This is really hurting a lot of people that have deferred student loans. In a nutshell, people with student loans, deferred student loans are going to qualify for less of a mortgage, so it’s really important to watch out for that. A lot of the guys at some of the other mortgage companies aren’t aware of this change, and they’re pre-qualifying people and not considering the new guideline change. We are getting calls on some catastrophes that are happening in other offices.

Another one of the changes has to do with grossing up non-taxable income, used to be … The maximum would be, we could gross up non-taxable income to be like social security or disability by 25%. They’ve reduce that now to 15%. We always use what the actual effective tax rate for the borrower is, if they haven’t filed tax returns.
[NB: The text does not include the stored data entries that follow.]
This is an optimization exercise on Yosys and OpenROAD, whose aim is small area, a short achievable clock period and few clock cycles per item, not a production implementation.
No run shown here included a check of the RTL's function; only the layout flow was run.

## flow/design.v (module list and top-level ports; edited modules follow where they fit)
// module fadd_a: 50 lines
// module fadd_fc: 38 lines
// module fadd_s: 39 lines
// module fnorm: 23 lines
// module fmul_core: 32 lines
// module mul24x24: 410 lines
// module lfo_cmul: 179 lines
// module lfo_idx: 37 lines
// module lfo_ss: 24 lines
// module lfo_sintab: 267 lines
// module lfo_tick: 291 lines
module lfo_tick (
    input  wire        clk,
    input  wire        rst,
    input  wire        cmd_valid,
    output wire        cmd_ready,
    input  wire [1:0]  cmd_op,
    input  wire [31:0] cmd_arg,
    input  wire [31:0] cmd_x0,
    input  wire [31:0] cmd_x1,
    output reg         res_valid,
    output reg  [31:0] res_y0,
    output reg  [31:0] res_y1,
    output reg  [31:0] res_mult,
    output reg  [31:0] res_sins,
    output reg  [31:0] res_phase
);
  // ...
==> flow/flow/run.sh <==
#!/bin/bash
set -euo pipefail
MARGIN=$(cat flow/margin.txt)
bash standard.sh SETUP_SLACK_MARGIN=$MARGIN finish > layout.log 2>&1
==> flow/flow/margin.txt <==
13
==> flow/standard.sh <==
#!/bin/bash
# synth_recipe.tcl (not shown) runs the flow's synth.tcl, then flattens the netlist and writes it again
# the make line also repeats each setting of config.mk as NAME=value (left out here)
make -C /OpenROAD-flow-scripts/flow DESIGN_CONFIG=/design/flow/config.mk WORK_HOME=/design/flow/orfs CLKGATE_MAP_FILE= SYNTH_SCRIPT=/design/flow/synth_recipe.tcl "${@:-finish}"
==> flow/config.mk <==
export PLATFORM = sky130hd
export DESIGN_NAME = lfo_tick
export DESIGN_NICKNAME = lfo_tick
export VERILOG_FILES = /design/flow/design.v
export SDC_FILE = /design/flow/constraint.sdc
export NUM_CORES = 8
export LEC_CHECK = 0
export ABC_AREA = 1
export CAP_MARGIN = 20
export CORE_MARGIN = 2
export CORE_UTILIZATION = 30
export SLEW_MARGIN = 20
export SYNTH_MEMORY_MAX_BITS = 65536
==> flow/constraint.sdc <==
create_clock -name core_clock -period 24.0 [get_ports {clk}]
set_input_delay 4.8000 -clock core_clock [delete_from_list [all_inputs] [get_ports {clk}]]
set_output_delay 4.8000 -clock core_clock [all_outputs]
set_load 0.01 [all_outputs]
==> load_flow_metrics.sql, run 1 <==
INSERT INTO impl_metrics (metric_group, metric, value, unit) VALUES
('clocking', 'post_cts_hold_buffer_count', '0', ''),
('synthesis', 'synthCells', '20556', ''),
('floorplan', 'die_width', '677', 'microns'),
('setup_path', 'path_class', 'flip-flop to flip-flop', ''),
('cells_and_area', 'area_growth_syn_to_layout', '11.0', '%'),
('setup_path', 'largest_delay_share_family_worst_path', 'compound AO/OA/AOI/OAI gates', ''),
('global_route', 'track_usage', '0.244', ''),
('sta', 'setup_viol_count_final', '0', ''),
('global_route', 'grt_start_max_net_pins', '119', ''),
('synthesis', 'synth_xor_area_frac', '0.0868', ''),
('global_route', 'gr-max-usage-layer', 'met2', ''),
('clocking', 'total_setup_buffers_inserted_after_cts', '6', ''),
('clocking', 'clock_latency', '0.93', 'ns'),
('cells_and_area', 'nNetsFinal', '22041', ''),
('setup_path', 'rr_startpoint', 'm5[17]$_SDFF_PP0_', ''),
('setup_path', 'cp_data_required_time', '24.83', 'ns'),
('status', 'run_status', 'finished clean', ''),
('cells_and_area', 'regArea', '23100', 'sq um'),
('global_route', 'globalRouteMet2Util', '0.396', ''),
('synthesis', 'synth-compound-area-share', '0.182', ''),
('cells_and_area', 'multiInputCombCellCount', '15251', ''),
('sta', 'fmax', '96.1', 'MHz'),
('setup_path', 'setup.worst_path.start_class', 'flip-flop', ''),
('sta', 'slew-limit-headroom', '0.124', ''),
('cells_and_area', 'proportion_of_cell_area_occupied_by_multi_input_gates', '0.647', ''),
('clocking', 'postCtsResizedCells', '40', ''),
('global_route', 'grt_pass1_vias', '136026', ''),
('sta', 'finalClockSkew', '0.100', 'ns'),
('drt', 'route.vias.total', '141707', ''),
('setup_path', 'worstRegToRegCells', '38', ''),
('setup_path', 'worstPathBufferInverterCount', '5', ''),
('floorplan', 'core_region_area', '452000', 'sq um'),
('drt', 'vias_per_cell', '5.35', '');
==> run 2: changes to the inputs <==
==> flow/flow/margin.txt (replaced) <==
14.5
==> run 2 against run 1 <==
Effect of this change: still clean; critical path depth increased by 27; synthesized cell count is the same; cell count increased by 0.81%.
One of the other things that is probably going to aggravate a lot of people has to do with gifts and how we documents the gifts. The donor will be say, family member. They’re giving … With FHA, the borrower can use 100% gift from a family member for down payment. We used to just document that with … We have to show it coming from the donor, that would be say the parent of the child. We would use a cancelled check, just a piece of paper, or cancelled or cleared check to document that transfer. Now we actually have to get a full bank statement from the donor, so just a little bit of paperwork there.

One of the good things that’s happened,  the FHA guidelines changes that happened September 4th have to with projected incomes. Say someone that is leaving an area going to another area, they have an ironclad offer/contract for a new job, but the job say won’t start for 30 days. We can actually use that income for the new job, as long as they have a contract that we can document, to qualify them for a mortgage. They could actually move here, or be in between the past job and the new job, and not have even started working on the job and have received the pay stub yet, and we can use that as income. We can go out as far as 60 days with that. We could close on a loan as long as the new income is going to start within 60 days.

These are just some of the highlights of the recent FHA guideline changes.